彼はほらっ!と言わんばかりに自分の顔を指さしながら聞いてくる。


「…はっ?まぁ、そうだな。顔色は良さそうかなぁ…?」

全開の笑顔で聞いてくる彼に、少し困りぎみに眉尻を下げる。

それでも言葉の意図を必死に読み取ろうと手を顎にあて、彼の顔を凝視してみる。


「顔色?違うよ顔だよ!!滲み出てるでしょ?顔に元気が!」

さも当たり前に言う彼を前に、うん。と何かに納得したように一度頷いてから


「ごめん。無理。さっぱり分かんねえ」

両手を挙げ降参!と言わんばかりに笑いながら返した。


「え~~!何で分かんないかなぁ~。
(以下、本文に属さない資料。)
<file path="src/rtl/sc_clk_pkg.sv">
// Package: shared constants and types for the smart-card clock / ETU generator.
// Assumes: ETU unit counts are fixed by the card standard (31 or 32).
package sc_clk_pkg;

    localparam int unsigned ETU_UNITS_SHORT = 31;
    localparam int unsigned ETU_UNITS_LONG  = 32;
    localparam int unsigned ETU_UNIT_W      = $clog2(ETU_UNITS_LONG);

    typedef struct packed {
        logic req;    // park the card clock
        logic level;  // level to park at
    } stop_ctrl_t;

endpackage

</file>
<file path="src/rtl/sc_half_period_gen.sv">
// Module: half-period counter producing the free-running virtual card clock.
// What it does: counts max(half_div,1) peripheral cycles per half period and
//   flags each boundary; the divisor is sampled only when a new half period
//   is loaded.
// Assumes: reinit has priority over normal counting.
module sc_half_period_gen #(
    parameter int DIV_W = 8
) (
    input  logic             clk,
    input  logic             rst_n,
    input  logic             reinit,
    input  logic [DIV_W-1:0] half_div,
    output logic             boundary,
    output logic             vclk_rise
);
    localparam logic [DIV_W-1:0] ONE = DIV_W'(1);

    logic [DIV_W-1:0] hcnt;
    logic             vclk_q;
    logic [DIV_W-1:0] n_eff;
    logic [DIV_W-1:0] load_val;

    // Effective half period and its reload value.
    always_comb begin
        n_eff    = (half_div == '0) ? ONE : half_div;
        load_val = n_eff - ONE;
    end

    assign boundary  = (hcnt == '0);
    assign vclk_rise = boundary && !vclk_q;

    // Down-count one half period, reload and toggle the virtual clock at zero.
    always_ff @(posedge clk) begin
        if (!rst_n) begin
            hcnt   <= '0;
            vclk_q <= 1'b0;
        end else if (reinit) begin
            hcnt   <= load_val;
            vclk_q <= 1'b0;
        end else if (boundary) begin
            hcnt   <= load_val;
            vclk_q <= ~vclk_q;
        end else begin
            hcnt   <= hcnt - ONE;
        end
    end

endmodule

</file>
<file path="src/rtl/sc_pin_gate.sv">
// Module: card clock pin driver with stop-at-level control.
// What it does: toggles the pin at each half-period boundary unless a stop
//   is pending and the pin already sits at the requested park level.
// Assumes: boundary comes from sc_half_period_gen; reinit parks the pin low.
module sc_pin_gate
    import sc_clk_pkg::*;
(
    input  logic       clk,
    input  logic       rst_n,
    input  logic       reinit,
    input  logic       boundary,
    input  stop_ctrl_t stop,
    output logic       card_clk
);
    logic pin_q;
    logic hold;

    // Parked when a stop is requested and the pin is already at the level.
    assign hold     = stop.req && (pin_q == stop.level);
    assign card_clk = pin_q;

    // Registered pin: toggles only on boundaries, never mid half-period.
    always_ff @(posedge clk) begin
        if (!rst_n) begin
            pin_q <= 1'b0;
        end else if (reinit) begin
            pin_q <= 1'b0;
        end else if (boundary && !hold) begin
            pin_q <= ~pin_q;
        end
    end

endmodule

</file>
<file path="src/rtl/sc_etu_counter.sv">
// Module: ETU prescaler plus unit counter producing the bit-rate tick.
// What it does: counts virtual card-clock rises modulo max(etu_div,1), then
//   counts those outputs in groups of 31 or 32 and pulses tick once per group.
// Assumes: vclk_rise is never high on two consecutive cycles.
module sc_etu_counter
    import sc_clk_pkg::*;
#(
    parameter int DIV_W = 8
) (
    input  logic             clk,
    input  logic             rst_n,
    input  logic             reinit,
    input  logic             run_en,
    input  logic             vclk_rise,
    input  logic [DIV_W-1:0] etu_div,
    input  logic             etu_wide,
    output logic             tick
);
    localparam int UNIT_W = ETU_UNIT_W;
    localparam logic [DIV_W-1:0]  P_ONE      = DIV_W'(1);
    localparam logic [UNIT_W-1:0] U_ONE      = UNIT_W'(1);
    localparam logic [UNIT_W-1:0] U_LAST_S   = UNIT_W'(ETU_UNITS_SHORT - 1);
    localparam logic [UNIT_W-1:0] U_LAST_L   = UNIT_W'(ETU_UNITS_LONG - 1);

    logic [DIV_W-1:0]  pcnt;
    logic [UNIT_W-1:0] ucnt;
    logic [DIV_W-1:0]  p_last;
    logic [UNIT_W-1:0] u_last;
    logic              p_wrap;
    logic              u_wrap;
    logic              tick_q;

    // Terminal counts; >= tolerates a modulus lowered mid-count.
    always_comb begin
        p_last = ((etu_div == '0) ? P_ONE : etu_div) - P_ONE;
        u_last = etu_wide ? U_LAST_L : U_LAST_S;
        p_wrap = (pcnt >= p_last);
        u_wrap = (ucnt >= u_last);
    end

    assign tick = tick_q;

    // Advance prescaler and unit counter on each virtual clock rise.
    always_ff @(posedge clk) begin
        if (!rst_n || reinit || !run_en) begin
            pcnt   <= '0;
            ucnt   <= '0;
            tick_q <= 1'b0;
        end else if (vclk_rise) begin
            tick_q <= p_wrap && u_wrap;
            if (p_wrap) begin
                pcnt <= '0;
                ucnt <= u_wrap ? '0 : (ucnt + U_ONE);
            end else begin
                pcnt <= pcnt + P_ONE;
            end
        end else begin
            tick_q <= 1'b0;
        end
    end

endmodule

</file>
<file path="src/rtl/sc_clk_etu_gen.sv">
// Module: top of the smart-card clock and ETU generator.
// What it does: ties the half-period generator, the pin gate and the ETU
//   counter together; the ETU runs from the virtual clock so it continues
//   while the visible pin is parked.
// Assumes: all inputs are synchronous to clk.
module sc_clk_etu_gen
    import sc_clk_pkg::*;
#(
    parameter int DIV_W = 8
) (
    input  logic             clk,
    input  logic             rst_n,
    input  logic             run_en,
    input  logic             reinit,
    input  logic [DIV_W-1:0] half_div,
    input  logic [DIV_W-1:0] etu_div,
    input  logic             etu_wide,
    input  logic             stop_req,
    input  logic             stop_high,
    output logic             card_clk,
    output logic             etu_tick
);
    logic       half_bnd;
    logic       half_rise;
    stop_ctrl_t stop_c;

    // Bundle the stop controls for the pin gate.
    always_comb begin
        stop_c.req   = stop_req;
        stop_c.level = stop_high;
    end

    sc_half_period_gen #(.DIV_W(DIV_W)) u_half (
        .clk       (clk),
        .rst_n     (rst_n),
        .reinit    (reinit),
        .half_div  (half_div),
        .boundary  (half_bnd),
        .vclk_rise (half_rise)
    );

    sc_pin_gate u_pin (
        .clk      (clk),
        .rst_n    (rst_n),
        .reinit   (reinit),
        .boundary (half_bnd),
        .stop     (stop_c),
        .card_clk (card_clk)
    );

    sc_etu_counter #(.DIV_W(DIV_W)) u_etu (
        .clk       (clk),
        .rst_n     (rst_n),
        .reinit    (reinit),
        .run_en    (run_en),
        .vclk_rise (half_rise),
        .etu_div   (etu_div),
        .etu_wide  (etu_wide),
        .tick      (etu_tick)
    );

endmodule

</file>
慧ちゃん修行が足りないんじゃないの~!」

長身の彼が少しむくれ顔をして腰に両手をあてながら言う。


「いや!待て待て!修行って何だよ?そもそもさ__」

2人のたわいも無い言い合いになりかけたその時、


「慧さん。真面目に答えてたら会話になりませんよ」

長身の彼の後ろからヒョコッと顔を出して現れた小柄な彼が、腕を組み、呆れた顔をしながら2人の話に割って入った。